What is being asked - The output is the line holding "export SETUP_SLACK_MARGIN = 0.3" and all lines after it to the end of the records below; restate them unchanged and add nothing.

Data provided -
[src/rtl/alu_issue.sv]
// ALU issue stage: register file, operand select, scoreboard hazard stall, one-deep output register.
// Optional macro ALU_ISSUE_FWD_EN forwards same-cycle writeback data into a scoreboarded source.
module alu_issue (
    input  logic        clk,
    input  logic        reset,
    input  logic        in_valid,
    output logic        in_ready,
    input  logic [15:0] in_instr,
    input  logic        wb_en,
    input  logic [2:0]  wb_addr,
    input  logic [7:0]  wb_data,
    output logic        out_valid,
    input  logic        out_ready,
    output logic [3:0]  out_mode,
    output logic [7:0]  out_op1,
    output logic [7:0]  out_op2,
    output logic [2:0]  out_rd,
    output logic        out_we,
    output logic        out_illegal
);

    typedef enum logic [1:0] {IDLE, ISSUE, STALL} state_t;

    state_t      state, state_next;
    logic [7:0]  rf [8];
    logic [7:0]  scoreboard;

    logic [3:0]  op;
    logic [2:0]  f_rd, f_rs, f_rt;
    logic [7:0]  imm;

    logic [7:0]  src_mask, pend_mask, wb_mask, set_mask, fwd_mask;
    logic [7:0]  rd_val, rs_val, rt_val;
    logic        hazard, accept, xfer;

    logic [3:0]  d_mode;
    logic [7:0]  d_op1, d_op2;
    logic        d_we, d_illegal;

    assign op   = in_instr[15:12];
    assign f_rd = in_instr[11:9];
    assign f_rs = in_instr[8:6];
    assign f_rt = in_instr[5:3];
    assign imm  = in_instr[7:0];

    // The output register is occupied exactly when the FSM sits in ISSUE.
    assign out_valid = (state == ISSUE);

    assign pend_mask = (out_valid && out_we) ? (8'b1 << out_rd) : '0;
    assign wb_mask   = wb_en ? (8'b1 << wb_addr) : '0;
    assign xfer      = out_valid && out_ready;
    assign set_mask  = (xfer && out_we) ? (8'b1 << out_rd) : '0;

`ifdef ALU_ISSUE_FWD_EN
    assign fwd_mask = scoreboard & wb_mask & ~pend_mask;
`else
    assign fwd_mask = '0;
`endif

    assign rd_val = fwd_mask[f_rd] ? wb_data : rf[f_rd];
    assign rs_val = fwd_mask[f_rs] ? wb_data : rf[f_rs];
    assign rt_val = fwd_mask[f_rt] ? wb_data : rf[f_rt];

    always_comb begin
        d_mode    = '0;
        d_op1     = '0;
        d_op2     = '0;
        d_we      = 1'b0;
        d_illegal = 1'b0;
        src_mask  = '0;
        case (op)
            4'h0: d_mode = op;
            4'h1, 4'h5, 4'h6: begin
                d_mode   = op;
                d_op1    = rs_val;
                d_op2    = rt_val;
                d_we     = 1'b1;
                src_mask = (8'b1 << f_rs) | (8'b1 << f_rt);
            end
            4'h2, 4'h4: begin
                d_mode = op;
                d_op1  = imm;
                d_we   = 1'b1;
            end
            4'h3: begin
                d_mode   = op;
                d_op1    = rd_val;
                d_op2    = imm;
                src_mask = 8'b1 << f_rd;
            end
            4'h7, 4'h8: begin
                d_mode   = op;
                d_op1    = rs_val;
                d_we     = 1'b1;
                src_mask = 8'b1 << f_rs;
            end
            4'h9: begin
                d_mode   = op;
                d_op1    = rd_val;
                d_op2    = imm;
                d_we     = 1'b1;
                src_mask = 8'b1 << f_rd;
            end
            default: d_illegal = 1'b1;
        endcase
    end

    assign hazard   = |(src_mask & (scoreboard | pend_mask) & ~fwd_mask);
    assign in_ready = !reset && !hazard && (!out_valid || out_ready);
    assign accept   = in_valid && in_ready;

    always_comb begin
        state_next = IDLE;
        if (accept)
            state_next = ISSUE;
        else if (out_valid && !out_ready)
            state_next = ISSUE;
        else if (in_valid && hazard)
            state_next = STALL;
    end

    always_ff @(posedge clk) begin
        if (reset) begin
            state       <= IDLE;
            scoreboard  <= '0;
            out_mode    <= '0;
            out_op1     <= '0;
            out_op2     <= '0;
            out_rd      <= '0;
            out_we      <= 1'b0;
            out_illegal <= 1'b0;
            for (int unsigned i = 0; i < 8; i++)
                rf[i] <= '0;
        end else begin
            state      <= state_next;
            // Set wins over clear when a transfer and writeback hit the same register.
            scoreboard <= (scoreboard & ~wb_mask) | set_mask;
            if (wb_en)
                rf[wb_addr] <= wb_data;
            if (accept) begin
                out_mode    <= d_mode;
                out_op1     <= d_op1;
                out_op2     <= d_op2;
                out_rd      <= f_rd;
                out_we      <= d_we;
                out_illegal <= d_illegal;
            end
        end
    end

endmodule

[config.mk]
export PLATFORM = sky130hd
export DESIGN_NAME = alu_issue
export DESIGN_NICKNAME = d
export VERILOG_FILES = /design/src/rtl/alu_issue.sv
export SDC_FILE = /design/constraint.sdc
export NUM_CORES = 1
export LEC_CHECK = 0
export BUFFER_PORTS_ARGS = -buffer_cell sky130_fd_sc_hd__buf_4
export CORE_ASPECT_RATIO = 1.25
export CORE_MARGIN = 4
export CORE_UTILIZATION = 45
export CTS_BUF_LIST = sky130_fd_sc_hd__clkbuf_16
export DETAILED_ROUTE_END_ITERATION = 8
export PLACE_DENSITY = 0.72
export REMOVE_ABC_BUFFERS = 1
export SETUP_SLACK_MARGIN = 0.3
export SYNTH_ARGS = -nofsm -noshare
export SYNTH_HDL_FRONTEND = slang
export SYNTH_SLANG_ARGS = --single-unit
[constraint.sdc]
create_clock -name clk -period 5.4 [get_ports clk]
set_input_delay 0.54 -clock clk [delete_from_list [all_inputs] [get_ports clk]]
set_output_delay 0.54 -clock clk [all_outputs]
set_load 0.02 [all_outputs]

Result for this exercise -
export SETUP_SLACK_MARGIN = 0.3
export SYNTH_ARGS = -nofsm -noshare
export SYNTH_HDL_FRONTEND = slang
export SYNTH_SLANG_ARGS = --single-unit
[constraint.sdc]
create_clock -name clk -period 5.4 [get_ports clk]
set_input_delay 0.54 -clock clk [delete_from_list [all_inputs] [get_ports clk]]
set_output_delay 0.54 -clock clk [all_outputs]
set_load 0.02 [all_outputs]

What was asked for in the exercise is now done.